Edna smiled and reached across the coffee table to give me a reassuring pat on my knee. I watched her hand but didn’t jump away, her smile grew brighter. “Dre, when you love someone it’s very common to carry that person around with you until you’re ready to let go. You hear their voice, you think you see them on the street, you dream about them at night. It’s all very normal and a very healthy part of grief. It will fade with time. But only when you’re ready.”

I bit my lip. “I don’t want him to leave,” I said, surprising myself when the tears welled up in my eyes. Edna side stepped the coffee table and sat down next to me, pulling me in and holding me tight against her ample breasts. Everything about her was comforting, and in a way she reminded me of a younger version of Mirna.

“He saved your life. It’s natural that you feel something toward him, along with a sense of guilt because you lived and he didn’t.” Edna paused, gathering her thoughts before she continued. “You know, kid, it sounds to me like you still need that closure we’ve been talking about.”
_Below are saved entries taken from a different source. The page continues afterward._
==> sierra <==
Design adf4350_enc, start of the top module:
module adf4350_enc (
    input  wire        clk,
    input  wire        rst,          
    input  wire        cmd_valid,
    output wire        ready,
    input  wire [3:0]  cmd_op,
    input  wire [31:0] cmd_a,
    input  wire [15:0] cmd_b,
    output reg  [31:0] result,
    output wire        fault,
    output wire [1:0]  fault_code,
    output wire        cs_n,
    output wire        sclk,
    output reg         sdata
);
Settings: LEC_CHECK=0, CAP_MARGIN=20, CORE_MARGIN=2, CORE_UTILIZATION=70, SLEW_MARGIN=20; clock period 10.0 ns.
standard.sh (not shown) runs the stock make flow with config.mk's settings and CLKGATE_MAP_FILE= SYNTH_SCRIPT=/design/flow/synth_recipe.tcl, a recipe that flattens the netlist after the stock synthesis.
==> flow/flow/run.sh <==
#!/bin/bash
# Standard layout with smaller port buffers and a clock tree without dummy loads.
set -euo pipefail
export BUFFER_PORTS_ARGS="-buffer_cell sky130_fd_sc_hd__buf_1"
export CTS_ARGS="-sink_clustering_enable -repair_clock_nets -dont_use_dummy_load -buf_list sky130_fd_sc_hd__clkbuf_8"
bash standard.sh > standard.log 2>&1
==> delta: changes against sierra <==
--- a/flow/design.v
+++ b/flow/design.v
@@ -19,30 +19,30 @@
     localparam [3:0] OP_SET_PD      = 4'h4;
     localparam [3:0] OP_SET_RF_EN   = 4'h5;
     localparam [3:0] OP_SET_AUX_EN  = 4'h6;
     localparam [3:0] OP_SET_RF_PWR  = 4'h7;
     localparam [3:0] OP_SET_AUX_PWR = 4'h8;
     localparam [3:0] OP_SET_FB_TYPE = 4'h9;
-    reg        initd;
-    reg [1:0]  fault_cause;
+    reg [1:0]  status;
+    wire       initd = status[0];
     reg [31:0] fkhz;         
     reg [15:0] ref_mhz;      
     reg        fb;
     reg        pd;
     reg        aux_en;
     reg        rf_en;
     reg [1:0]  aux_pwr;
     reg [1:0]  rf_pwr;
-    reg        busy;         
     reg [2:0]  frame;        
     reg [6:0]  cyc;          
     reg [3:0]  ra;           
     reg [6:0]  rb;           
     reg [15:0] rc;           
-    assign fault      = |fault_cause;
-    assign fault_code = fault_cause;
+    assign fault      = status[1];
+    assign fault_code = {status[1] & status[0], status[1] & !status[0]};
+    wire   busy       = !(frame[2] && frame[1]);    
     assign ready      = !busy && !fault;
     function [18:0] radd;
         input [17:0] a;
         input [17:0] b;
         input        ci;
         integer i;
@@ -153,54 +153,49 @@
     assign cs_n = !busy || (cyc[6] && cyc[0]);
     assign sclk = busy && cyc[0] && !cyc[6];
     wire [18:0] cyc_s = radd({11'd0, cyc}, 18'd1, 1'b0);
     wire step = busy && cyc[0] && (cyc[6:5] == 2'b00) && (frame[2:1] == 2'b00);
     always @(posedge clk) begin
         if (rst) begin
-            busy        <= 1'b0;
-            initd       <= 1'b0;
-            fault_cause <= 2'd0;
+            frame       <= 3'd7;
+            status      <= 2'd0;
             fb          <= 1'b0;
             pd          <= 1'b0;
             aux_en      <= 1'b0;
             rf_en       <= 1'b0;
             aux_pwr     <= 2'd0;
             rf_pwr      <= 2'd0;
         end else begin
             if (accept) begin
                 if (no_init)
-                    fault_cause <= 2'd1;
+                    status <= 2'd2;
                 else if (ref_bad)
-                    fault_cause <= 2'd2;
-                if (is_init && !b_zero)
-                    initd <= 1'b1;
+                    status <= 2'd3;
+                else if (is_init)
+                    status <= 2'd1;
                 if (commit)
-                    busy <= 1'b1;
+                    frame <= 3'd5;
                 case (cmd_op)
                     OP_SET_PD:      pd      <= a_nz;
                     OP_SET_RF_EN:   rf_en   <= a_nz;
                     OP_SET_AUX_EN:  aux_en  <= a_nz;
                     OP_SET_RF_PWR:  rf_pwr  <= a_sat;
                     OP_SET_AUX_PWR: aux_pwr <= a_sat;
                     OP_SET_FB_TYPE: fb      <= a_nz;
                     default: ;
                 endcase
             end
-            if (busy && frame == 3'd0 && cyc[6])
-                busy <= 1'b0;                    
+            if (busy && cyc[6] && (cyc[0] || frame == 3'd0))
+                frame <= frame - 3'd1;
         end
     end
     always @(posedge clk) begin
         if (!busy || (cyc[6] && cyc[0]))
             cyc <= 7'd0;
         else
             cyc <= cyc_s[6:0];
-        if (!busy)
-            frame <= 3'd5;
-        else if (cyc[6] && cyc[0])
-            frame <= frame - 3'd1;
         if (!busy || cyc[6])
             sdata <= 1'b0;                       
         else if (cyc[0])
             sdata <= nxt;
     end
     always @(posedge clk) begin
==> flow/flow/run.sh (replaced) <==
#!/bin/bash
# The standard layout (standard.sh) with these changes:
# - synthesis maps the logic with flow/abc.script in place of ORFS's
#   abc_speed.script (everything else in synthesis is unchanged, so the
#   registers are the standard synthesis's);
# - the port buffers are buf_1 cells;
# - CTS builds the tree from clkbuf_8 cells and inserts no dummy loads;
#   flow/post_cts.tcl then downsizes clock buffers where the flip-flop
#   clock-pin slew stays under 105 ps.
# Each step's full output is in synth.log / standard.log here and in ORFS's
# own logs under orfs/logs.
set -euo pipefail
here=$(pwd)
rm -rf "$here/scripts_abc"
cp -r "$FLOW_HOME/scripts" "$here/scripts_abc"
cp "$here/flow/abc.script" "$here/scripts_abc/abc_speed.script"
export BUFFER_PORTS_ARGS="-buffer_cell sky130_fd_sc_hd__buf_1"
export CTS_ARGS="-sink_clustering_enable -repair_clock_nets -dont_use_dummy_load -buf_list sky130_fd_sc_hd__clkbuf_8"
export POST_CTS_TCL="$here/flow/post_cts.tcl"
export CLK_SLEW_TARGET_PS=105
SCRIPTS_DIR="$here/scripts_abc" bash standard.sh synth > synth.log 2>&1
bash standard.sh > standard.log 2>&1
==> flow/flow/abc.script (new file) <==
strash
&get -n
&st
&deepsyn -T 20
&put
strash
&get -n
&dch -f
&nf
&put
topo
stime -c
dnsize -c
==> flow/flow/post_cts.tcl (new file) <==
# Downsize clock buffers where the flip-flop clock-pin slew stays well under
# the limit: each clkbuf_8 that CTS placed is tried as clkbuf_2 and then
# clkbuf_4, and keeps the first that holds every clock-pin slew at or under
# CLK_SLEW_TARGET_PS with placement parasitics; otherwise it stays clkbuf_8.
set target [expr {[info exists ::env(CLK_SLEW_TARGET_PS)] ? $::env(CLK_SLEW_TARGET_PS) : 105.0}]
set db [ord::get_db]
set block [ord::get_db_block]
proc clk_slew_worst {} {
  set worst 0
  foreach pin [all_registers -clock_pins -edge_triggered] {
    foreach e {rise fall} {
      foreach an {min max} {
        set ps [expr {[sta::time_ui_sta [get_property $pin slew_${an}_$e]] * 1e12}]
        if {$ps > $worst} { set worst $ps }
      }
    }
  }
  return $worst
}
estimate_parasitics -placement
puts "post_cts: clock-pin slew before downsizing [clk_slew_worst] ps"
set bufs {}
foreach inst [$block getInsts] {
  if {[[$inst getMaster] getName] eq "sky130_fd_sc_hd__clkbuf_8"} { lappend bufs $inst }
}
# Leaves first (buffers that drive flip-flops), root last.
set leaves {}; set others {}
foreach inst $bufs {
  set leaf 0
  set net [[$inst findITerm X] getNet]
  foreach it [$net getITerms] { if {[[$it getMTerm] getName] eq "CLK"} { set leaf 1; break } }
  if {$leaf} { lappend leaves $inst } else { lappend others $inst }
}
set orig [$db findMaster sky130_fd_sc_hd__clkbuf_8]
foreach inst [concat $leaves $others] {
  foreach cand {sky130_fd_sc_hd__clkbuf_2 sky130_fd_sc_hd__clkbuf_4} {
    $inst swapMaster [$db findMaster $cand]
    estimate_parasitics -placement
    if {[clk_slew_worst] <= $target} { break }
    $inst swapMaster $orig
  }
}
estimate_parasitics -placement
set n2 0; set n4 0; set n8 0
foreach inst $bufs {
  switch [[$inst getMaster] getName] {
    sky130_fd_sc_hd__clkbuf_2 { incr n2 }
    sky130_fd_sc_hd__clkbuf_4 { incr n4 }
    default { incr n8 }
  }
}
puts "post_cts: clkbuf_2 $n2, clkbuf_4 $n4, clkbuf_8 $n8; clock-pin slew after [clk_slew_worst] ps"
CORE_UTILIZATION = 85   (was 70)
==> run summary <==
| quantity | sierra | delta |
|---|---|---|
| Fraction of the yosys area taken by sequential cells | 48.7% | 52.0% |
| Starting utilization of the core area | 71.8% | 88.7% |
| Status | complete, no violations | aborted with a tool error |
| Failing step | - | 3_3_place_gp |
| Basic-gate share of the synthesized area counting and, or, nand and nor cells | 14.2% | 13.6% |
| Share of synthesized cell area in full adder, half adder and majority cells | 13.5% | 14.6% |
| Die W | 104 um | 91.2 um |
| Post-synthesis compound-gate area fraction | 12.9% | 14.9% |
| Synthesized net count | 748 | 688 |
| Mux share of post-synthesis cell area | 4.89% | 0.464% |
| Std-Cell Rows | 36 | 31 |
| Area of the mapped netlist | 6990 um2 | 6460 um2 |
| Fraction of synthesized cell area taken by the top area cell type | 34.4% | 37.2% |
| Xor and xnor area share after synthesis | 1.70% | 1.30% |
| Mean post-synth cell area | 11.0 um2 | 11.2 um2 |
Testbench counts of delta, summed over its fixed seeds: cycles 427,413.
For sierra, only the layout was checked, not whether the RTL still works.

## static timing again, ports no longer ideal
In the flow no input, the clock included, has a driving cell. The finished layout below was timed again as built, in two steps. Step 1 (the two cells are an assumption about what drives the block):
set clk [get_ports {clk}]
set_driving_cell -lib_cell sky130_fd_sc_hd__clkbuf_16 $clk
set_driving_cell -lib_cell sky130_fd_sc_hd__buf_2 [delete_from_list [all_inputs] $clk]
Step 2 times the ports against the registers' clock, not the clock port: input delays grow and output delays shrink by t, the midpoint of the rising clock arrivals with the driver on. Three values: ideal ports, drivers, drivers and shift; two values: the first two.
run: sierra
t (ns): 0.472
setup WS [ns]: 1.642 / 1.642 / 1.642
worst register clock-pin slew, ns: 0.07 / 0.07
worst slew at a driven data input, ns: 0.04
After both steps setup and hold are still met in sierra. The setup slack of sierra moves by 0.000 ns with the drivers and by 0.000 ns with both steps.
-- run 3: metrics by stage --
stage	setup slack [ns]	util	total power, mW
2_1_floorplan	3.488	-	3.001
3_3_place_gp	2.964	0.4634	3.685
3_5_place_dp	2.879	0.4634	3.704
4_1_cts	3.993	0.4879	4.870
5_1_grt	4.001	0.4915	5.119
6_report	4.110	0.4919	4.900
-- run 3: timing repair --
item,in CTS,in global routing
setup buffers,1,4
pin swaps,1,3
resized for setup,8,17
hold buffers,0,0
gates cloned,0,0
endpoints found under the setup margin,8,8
This is an optimization exercise on Yosys and OpenROAD, whose aim is small area, a short achievable clock period and few clock cycles per item, not a production implementation.
Function not checked in this run: the RTL went through the layout flow alone.
Power is estimated from default activity; no workload was simulated.

==> flow/design.v <==
module g2c1_pie_rx (
    input  wire         clk,
    input  wire         rst,           
    input  wire         edge_valid,
    output wire         edge_ready,
    input  wire [31:0]  edge_dur,      
    input  wire         edge_last,     
    input  wire [31:0]  rt_tol,        
    input  wire [31:0]  tr_tol,        
    output wire         res_valid,
    input  wire         res_ready,
    output wire [31:0]  res_flags,
    output wire [31:0]  res_tari,
    output wire [31:0]  res_rtcal,
    output wire [31:0]  res_trcal,
    output wire [31:0]  res_blf,
    output wire [15:0]  res_start,
    output wire [15:0]  res_end,
    output wire [6:0]   res_nbits,
    output wire [63:0]  res_bits,      
    output wire [111:0] res_fields     
);
    localparam [31:0] MAX_SYMBOL = 32'd16384000;    
    localparam [23:0] TARI_MIN   = 24'd409600;      
    localparam [23:0] TARI_MAX   = 24'd1638400;     
    localparam [1:0] P_RT = 2'd0, P_TR = 2'd1, P_DATA = 2'd2;
    reg        d_v;          
    reg        d_gap;
    reg        d_last;
    reg [23:0] d;
    reg [23:0] rt_q;
    reg        rt_big;
    reg [24:0] tr_q;
    reg        tr_big;
    reg        fin;          
    reg        out_v;        
    reg        end_last;     
    reg [15:0] idx;          
    reg [15:0] sub_start;
    reg        act;          
    reg [1:0]  phase;
    reg        p_ok;         
    reg [20:0] tari;
    reg        cal_ok;
    reg        trcal_ok;
    reg [23:0] rtcal;        
    reg [23:0] trcal;
    reg [63:0] bits;
    reg [6:0]  nbits;
    reg        bitovf;
    reg [4:0]  crc;
    reg        dst;          
    reg [26:0] dv_r;         
    reg [33:0] dv_q;         
    reg        m_ok, m_size, m_crc, m_blf;
    reg [2:0]  m_type;
    reg        o_q, o_qa, o_qr, o_ack;
    wire release_ = out_v && res_ready;
    assign edge_ready = !(d_v && fin);
    always @(posedge clk) begin
        rt_q   <= rt_tol[23:0];
        rt_big <= |rt_tol[31:24];
        tr_q   <= tr_tol[24:0];
        tr_big <= |tr_tol[31:25];
        if (rst)
            d_v <= 1'b0;
        else if (edge_ready)
            d_v <= edge_valid;
        if (edge_ready) begin
            d      <= edge_dur[23:0];
            d_gap  <= (edge_dur > MAX_SYMBOL);
            d_last <= edge_last;
        end
    end
    wire proc  = d_v && !fin;
    wire run   = proc && !d_gap;           
    wire first = run && !act;              
    wire endc  = proc && (d_gap ? act : d_last);
    wire        is_tr   = (phase == P_TR);
    wire        tol_big = is_tr ? tr_big : rt_big;
    wire [24:0] tol     = is_tr ? tr_q : {1'b0, rt_q};
    wire [26:0] e_s  = {3'b000, d} + {2'b00, tol} - {3'b000, rtcal} -
                       (is_tr ? 27'd0 : {3'b000, rtcal});
    wire [30:0] f_s  = {{3{e_s[26]}}, e_s, 1'b0} + (is_tr ? {e_s[26], e_s, 3'b000} : 31'd0) -
                       {7'd0, rtcal};
    wire [27:0] c2x  = {3'b000, rtcal, 1'b0} + {4'b0000, rtcal} + {3'b000, tol} - {4'b0000, d};
    wire        c_ok = tol_big || (!f_s[30] && !c2x[27]);
    wire        data_bit = ({d, 1'b0} > {1'b0, rtcal});
    wire        tari_ok  = (d >= TARI_MIN) && (d <= TARI_MAX);
    wire        dr     = bits[59];
    wire [25:0] dv_d   = dr ? ({1'b0, trcal, 1'b0} + {2'b00, trcal}) : {2'b00, trcal};
    wire        blf_in = dr ? (trcal >= 24'd22) : (trcal >= 24'd9);
    reg  [25:0] dv_msb;
    reg         seen;
    integer     k;
    always @(*) begin
        seen = 1'b0;
        for (k = 25; k >= 0; k = k - 1) begin
            dv_msb[k] = dv_d[k] && !seen;
            seen = seen || dv_d[k];
        end
    end
    wire        dv_run   = dst && !dv_q[33];
    wire [27:0] dv_diff  = {1'b0, dv_r} - {2'b00, dv_d};
    wire        dv_ge    = !dv_diff[27];
    wire [26:0] dv_rn    = dv_ge ? dv_diff[26:0] : dv_r;
    wire        dv_start = act && !dst && !fin && trcal_ok && blf_in &&
                           (bits[63:60] == 4'b1000) && (nbits >= 7'd5);
    wire        dv_ok    = !dst || dv_q[33] || dv_q[32];
    reg        act_n, p_ok_n, cal_ok_n, trcal_ok_n, bitovf_n, dst_n;
    reg [1:0]  phase_n;
    reg [20:0] tari_n;
    reg [23:0] rtcal_n, trcal_n;
    reg [63:0] bits_n;
    reg [6:0]  nbits_n;
    reg [4:0]  crc_n;
    reg        bit_st;       
    reg [5:0]  bit_pos;
    reg        crc_en;
    always @(*) begin
        if (first) begin
            p_ok_n     = 1'b0;
            cal_ok_n   = 1'b0;
            trcal_ok_n = 1'b0;
            bitovf_n   = 1'b0;
            dst_n      = 1'b0;
            phase_n    = P_RT;
            tari_n     = 21'd0;
            trcal_n    = 24'd0;
            bits_n     = 64'd0;
            nbits_n    = 7'd0;
            crc_n      = 5'b01001;
        end else begin
            p_ok_n     = p_ok;
            cal_ok_n   = cal_ok;
            trcal_ok_n = trcal_ok;
            bitovf_n   = bitovf;
            dst_n      = dst || dv_start;
            phase_n    = phase;
            tari_n     = tari;
            trcal_n    = trcal;
            bits_n     = bits;
            nbits_n    = nbits;
            crc_n      = crc;
        end
        rtcal_n = rtcal;
        act_n   = act;
        bit_st  = 1'b0;
        bit_pos = nbits[5:0];
        crc_en  = 1'b0;
        if (run) begin
            act_n  = 1'b1;
            p_ok_n = tari_ok;
            case (phase_n)
                P_RT: begin
                    rtcal_n = d;
                    if (p_ok && c_ok && !first) begin
                        cal_ok_n = 1'b1;
                        tari_n   = rtcal[20:0];
                        phase_n  = P_TR;
                    end
                end
                P_TR: begin
                    phase_n = P_DATA;
                    if (c_ok) begin
                        trcal_ok_n = 1'b1;
                        trcal_n    = d;
                    end else begin
                        bit_st = 1'b1;
                    end
                end
                default: begin
                    if (!nbits[6]) bit_st = 1'b1;
                    else bitovf_n = 1'b1;
                end
            endcase
            if (bit_st) begin
                nbits_n = nbits_n + 7'd1;
                bits_n[~bit_pos] = data_bit;
                if (nbits_n <= 7'd22) crc_n = {crc_n[3:0], 1'b0} ^ ((crc_n[4] ^ data_bit) ? 5'b01001 : 5'b00000);
            end
        end
    end
    wire        dat_st = run && !first && (phase == P_DATA) && !nbits[6];
    reg  [63:0] bits_d;
    reg  [6:0]  nbits_d;
    reg  [4:0]  crc_d;
    always @(*) begin
        bits_d  = first ? 64'd0 : bits;
        nbits_d = first ? 7'd0 : nbits;
        crc_d   = crc;
        if (dat_st) begin
            bits_d[~nbits[5:0]] = data_bit;
            nbits_d = nbits + 7'd1;
            crc_d   = {crc[3:0], 1'b0} ^ ((crc[4] ^ data_bit) ? 5'b01001 : 5'b00000);
        end
    end
    reg        q_n, qa_n, qr_n, ack_n, nak_n, size_n;
    always @(*) begin
        q_n = 1'b0; qa_n = 1'b0; qr_n = 1'b0; ack_n = 1'b0; nak_n = 1'b0; size_n = 1'b0;
        if (nbits_d >= 7'd2) begin
            case (bits_d[63:62])
                2'b00: if (nbits_d >= 7'd4) qr_n = 1'b1; else size_n = 1'b1;
                2'b01: if (nbits_d >= 7'd18) ack_n = 1'b1; else size_n = 1'b1;
                2'b10: if (nbits_d >= 7'd4) begin
                           if (bits_d[61:60] == 2'b00) begin
                               if (nbits_d >= 7'd17) q_n = 1'b1; else size_n = 1'b1;
                           end else if (bits_d[61:60] == 2'b01) begin
                               if (nbits_d < 7'd9) size_n = 1'b1;
                               else if (bits_d[57:55] == 3'b000 || bits_d[57:55] == 3'b110 ||
                                        bits_d[57:55] == 3'b011) qa_n = 1'b1;
                           end
                       end
                default: if (nbits_d >= 7'd8 && bits_d[61:56] == 6'b000000) nak_n = 1'b1;
            endcase
        end
    end
    wire [4:0] crc_f    = (dat_st && nbits < 7'd22) ? crc_d : crc;
    wire       crc_ok_n = (nbits_d >= 7'd22) && (crc_f == 5'd0);
    wire blf_in_n = bits_d[59] ? (trcal >= 24'd22) : (trcal >= 24'd9);
    always @(posedge clk) begin
        if (rst) begin
            fin      <= 1'b0;
            out_v    <= 1'b0;
            act      <= 1'b0;
            end_last <= 1'b0;
            idx      <= 16'd0;
        end else if (release_) begin
            fin   <= 1'b0;
            out_v <= 1'b0;
            act   <= 1'b0;
            idx   <= end_last ? 16'd0 : idx + 16'd1;
        end else if (fin) begin
            if (dv_ok) out_v <= 1'b1;
        end else if (proc) begin
            act      <= act_n;
            end_last <= d_last;
            if (endc) begin
                fin   <= 1'b1;
                out_v <= dv_ok;
            end
            if (d_gap) begin
                if (!act) idx <= d_last ? 16'd0 : idx + 16'd1;
            end else begin
                idx <= idx + 16'd1;
            end
        end
        if (first) sub_start <= idx;
        p_ok     <= p_ok_n;
        cal_ok   <= cal_ok_n;
        trcal_ok <= trcal_ok_n;
        bitovf   <= bitovf_n;
        dst      <= dst_n;
        phase    <= phase_n;
        tari     <= tari_n;
        rtcal    <= rtcal_n;
        trcal    <= trcal_n;
        bits     <= bits_n;
        nbits    <= nbits_n;
        crc      <= crc_n;
        m_ok   <= q_n | qa_n | qr_n | ack_n | nak_n;
        m_size <= size_n;
        m_type <= {nak_n, qr_n | ack_n, qa_n | ack_n};
        o_q    <= q_n;
        o_qa   <= qa_n;
        o_qr   <= qr_n;
        o_ack  <= ack_n;
        m_crc  <= q_n && crc_ok_n;
        m_blf  <= q_n && trcal_ok && blf_in_n;
        if (dv_start) begin
            dv_r <= {1'b0, dv_msb};
            dv_q <= dr ? {8'd0, dv_msb} >> 6 : {8'd0, dv_msb} >> 3;
        end else if (dv_run) begin
            dv_r <= {dv_rn[25:0], 1'b0};
            dv_q <= {dv_q[32:0], dv_ge};
        end
    end
    assign res_valid  = out_v;
    assign res_flags  = {13'd0, m_type, 4'd0, 2'b00, !m_ok, m_size, 1'b0, 1'b0, m_crc, bitovf,
                         m_blf, m_ok, trcal_ok, cal_ok};
    assign res_tari   = {11'd0, tari};
    assign res_rtcal  = {8'd0, rtcal & {24{cal_ok}}};
    assign res_trcal  = {8'd0, trcal};
    assign res_blf    = dv_q[31:0] & {32{m_blf}};
    assign res_start  = sub_start;
    assign res_end    = idx;
    assign res_nbits  = nbits;
    assign res_bits   = bits;
    wire [1:0] qa_updn = (bits[57:55] == 3'b110) ? 2'd1 : (bits[57:55] == 3'b011) ? 2'd2 : 2'd0;
    assign res_fields[15:0]   = ({16{o_ack}} & bits[61:46]) |
                                ({16{o_qr}}  & {14'd0, bits[61:60]}) |
                                ({16{o_qa}}  & {14'd0, bits[59:58]}) |
                                ({16{o_q}}   & {15'd0, bits[59]});
    assign res_fields[31:16]  = ({16{o_q}}  & (16'd1 << bits[58:57])) |
                                ({16{o_qa}} & {14'd0, qa_updn});
    assign res_fields[47:32]  = {15'd0, o_q & bits[56]};
    assign res_fields[63:48]  = {14'd0, {2{o_q}} & bits[55:54]};
    assign res_fields[79:64]  = {14'd0, {2{o_q}} & bits[53:52]};
    assign res_fields[95:80]  = {15'd0, o_q & bits[51]};
    assign res_fields[111:96] = {12'd0, {4{o_q}} & bits[50:47]};
endmodule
“Closure?” I squeaked. The idea of it sounded ridiculous. “I’m not sure about that. How can you close something that never really opened?” I felt myself starting to tear up and immediately felt embarrassed.

Awe shucks, Doc.

She nodded and handed me a tissue. “From what you’ve told me, you’ve never gotten a chance to really grieve, to close that chapter in your life and move on.”

“But I don’t know how to get it.” Or if I even wanted it. I’ll never forget the day my dad and I went down to Sarasota together to help transport Mirna to a facility closer to our house. I was debating taking a solo ride down to Logan’s Beach when one of the nurse’s mentioned his name and wondering why he stopped visiting. The other explained to her why he couldn’t visit. He was dead.

Right then and there I couldn’t breath. My heart stopped. A piece of me died right there along with him.

Edna held me tighter and rocked me back and forth like Mirna used to. She pulled me back and looked down to my hands where I was now staring. She snapped her fingers and smiled brightly. “When you’re ready, and ONLY when you’re ready, I think you should seek out those who cared about him. His friends, family. Have a conversation. Talk about his life. I truly think it will help you find what you need.”

“I’ll think about it,” I said, and I did. The only “interaction” I ever had with his friends was that one encounter from Bear.

“At least read the letter,” Edna suggested. “Maybe that will help you decide.” She pulled out the envelope that had arrived a few months earlier with no return address, just a stamp from the Logan’s Beach Post Office. “It’s time,” she said, handing it to me.

“Can you open it?” I asked. Edna shook her head.

“No, that’s for you to do, but I’ll give you a minute alone,” Edna said, patting me on the shoulder and stepping out of the room.